Millions for South in road safety plan

State Highway 88, between Port Chalmers and Dunedin, will be major beneficiary of the cash...
State Highway 88, between Port Chalmers and Dunedin, will be major beneficiary of the cash injection in the South. Photo: ODT files

The Government will pump up to $50 million into making southern state highways safer in an effort to curb road deaths and injuries nationally.

On top of this, local roads will probably get millions more through the $1.4 billion package targeting dangerous roads over the next three years.

State Highway 88, between Port Chalmers and Dunedin, and State Highway 1 will be major beneficiaries of the injection in the South.

The Safe Network Programme will involve installing median and side barriers, rumble strips and shoulder widening on 870km of high-volume, high-risk state highways.

The programme will include $600 million to $700 million of state highway safety improvements and $700 million to $800 million of local road safety improvements.

The Government says the work will prevent 160 deaths and serious injuries annually.

The funding was announced by Transport Minister Phil Twyford and Associate Transport Minister Julie Anne Genter yesterday.
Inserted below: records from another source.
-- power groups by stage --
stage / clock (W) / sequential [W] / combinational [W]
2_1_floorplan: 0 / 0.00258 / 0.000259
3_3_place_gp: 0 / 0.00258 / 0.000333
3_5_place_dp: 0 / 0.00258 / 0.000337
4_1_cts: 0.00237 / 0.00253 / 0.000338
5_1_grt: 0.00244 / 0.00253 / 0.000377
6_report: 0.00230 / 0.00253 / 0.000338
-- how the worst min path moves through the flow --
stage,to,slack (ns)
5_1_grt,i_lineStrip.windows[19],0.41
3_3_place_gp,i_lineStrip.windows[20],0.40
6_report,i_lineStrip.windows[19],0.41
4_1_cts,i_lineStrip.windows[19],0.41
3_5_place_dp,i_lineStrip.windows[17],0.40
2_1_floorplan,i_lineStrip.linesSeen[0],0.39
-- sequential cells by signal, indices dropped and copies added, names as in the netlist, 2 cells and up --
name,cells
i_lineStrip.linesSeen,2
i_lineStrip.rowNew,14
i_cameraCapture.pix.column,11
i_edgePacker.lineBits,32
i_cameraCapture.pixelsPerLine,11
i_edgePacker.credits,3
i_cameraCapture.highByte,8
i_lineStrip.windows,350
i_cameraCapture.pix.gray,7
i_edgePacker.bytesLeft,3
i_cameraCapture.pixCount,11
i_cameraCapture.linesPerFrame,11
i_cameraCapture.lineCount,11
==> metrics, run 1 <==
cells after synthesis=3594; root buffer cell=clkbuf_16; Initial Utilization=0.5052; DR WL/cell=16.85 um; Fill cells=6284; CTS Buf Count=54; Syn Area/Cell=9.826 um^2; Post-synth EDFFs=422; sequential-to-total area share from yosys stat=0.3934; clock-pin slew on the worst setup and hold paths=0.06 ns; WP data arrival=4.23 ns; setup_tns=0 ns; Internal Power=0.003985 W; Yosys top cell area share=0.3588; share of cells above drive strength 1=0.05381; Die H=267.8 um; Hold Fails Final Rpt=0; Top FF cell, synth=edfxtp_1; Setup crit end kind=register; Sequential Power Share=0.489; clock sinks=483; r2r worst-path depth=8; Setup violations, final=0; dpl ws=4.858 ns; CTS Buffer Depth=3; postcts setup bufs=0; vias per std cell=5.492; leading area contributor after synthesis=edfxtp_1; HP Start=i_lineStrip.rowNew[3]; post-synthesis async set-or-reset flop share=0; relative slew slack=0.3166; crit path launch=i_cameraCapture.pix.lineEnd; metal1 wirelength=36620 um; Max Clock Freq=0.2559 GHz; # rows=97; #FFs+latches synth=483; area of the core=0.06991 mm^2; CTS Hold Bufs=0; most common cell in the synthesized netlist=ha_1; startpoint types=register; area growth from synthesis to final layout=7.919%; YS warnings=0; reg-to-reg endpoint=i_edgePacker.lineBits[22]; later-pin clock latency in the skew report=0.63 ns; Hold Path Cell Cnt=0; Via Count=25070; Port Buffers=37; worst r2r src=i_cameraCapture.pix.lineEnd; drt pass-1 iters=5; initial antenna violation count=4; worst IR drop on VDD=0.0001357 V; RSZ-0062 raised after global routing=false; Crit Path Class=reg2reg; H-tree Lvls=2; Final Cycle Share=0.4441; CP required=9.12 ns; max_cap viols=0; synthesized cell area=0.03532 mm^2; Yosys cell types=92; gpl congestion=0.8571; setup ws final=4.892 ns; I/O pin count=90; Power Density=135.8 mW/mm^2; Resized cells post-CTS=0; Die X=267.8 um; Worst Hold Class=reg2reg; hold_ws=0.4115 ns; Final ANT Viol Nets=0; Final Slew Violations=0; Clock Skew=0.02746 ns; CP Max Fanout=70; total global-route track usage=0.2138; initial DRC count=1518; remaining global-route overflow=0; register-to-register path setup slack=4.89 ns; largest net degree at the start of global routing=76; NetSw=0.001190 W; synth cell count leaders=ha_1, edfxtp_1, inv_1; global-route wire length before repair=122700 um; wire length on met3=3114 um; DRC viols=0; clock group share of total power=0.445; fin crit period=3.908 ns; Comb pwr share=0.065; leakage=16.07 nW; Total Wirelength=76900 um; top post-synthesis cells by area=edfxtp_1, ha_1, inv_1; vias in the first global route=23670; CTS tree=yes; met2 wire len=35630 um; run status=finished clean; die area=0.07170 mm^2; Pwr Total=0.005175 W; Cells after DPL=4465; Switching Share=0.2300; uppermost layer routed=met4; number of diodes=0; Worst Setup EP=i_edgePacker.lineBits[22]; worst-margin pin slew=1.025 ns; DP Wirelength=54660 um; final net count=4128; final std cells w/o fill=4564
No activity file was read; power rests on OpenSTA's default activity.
"Urgent safety improvements to save lives would be built quickly," Mr Twyford said.

"Drivers will inevitably make mistakes and it’s the Government’s job is to stop those mistakes turning into tragedies.

"This year, far too many New Zealanders have lost their lives or been seriously injured in crashes that could have been prevented by road safety upgrades."

Ms Genter said the Government believed it was unacceptable for anyone to be killed or seriously injured on our roads.

"Annual road deaths in New Zealand increased from 253 just a few years ago, in 2013, to 378 last year. The number of serious injuries increased from 2020 to 2836 per year over the same period."

No other industry accepted hundreds of people dying each year as normal, she said.

The first projects are expected to begin next year. National’s transport spokesman, Paul Goldsmith, said the announcement showed how important  National’s Roads of National Significance programme was and why Mr Twyford should have  picked it up.

"Motorists do make mistakes on our roads and we want to minimise the effects of those mistakes, but single-lane highways with a line of sticks separating traffic, nowhere to pass and lower speed limits is a poor substitute for the highly engineered four-lane state highways National was building."

jono.edwards@odt.co.nz

 

Safety improvements

The Government’s $1.4b Safe Network Programme includes:

Fixing dangerous corners.

• Installing roadside and median safety barriers.

• Shoulder widening.

• Further safety improvements for high-risk intersections.

• Rumble strips.

• Improving skid resistance.

• Improving rail level-crossing safety.

• Setting safe and appropriate speed limits.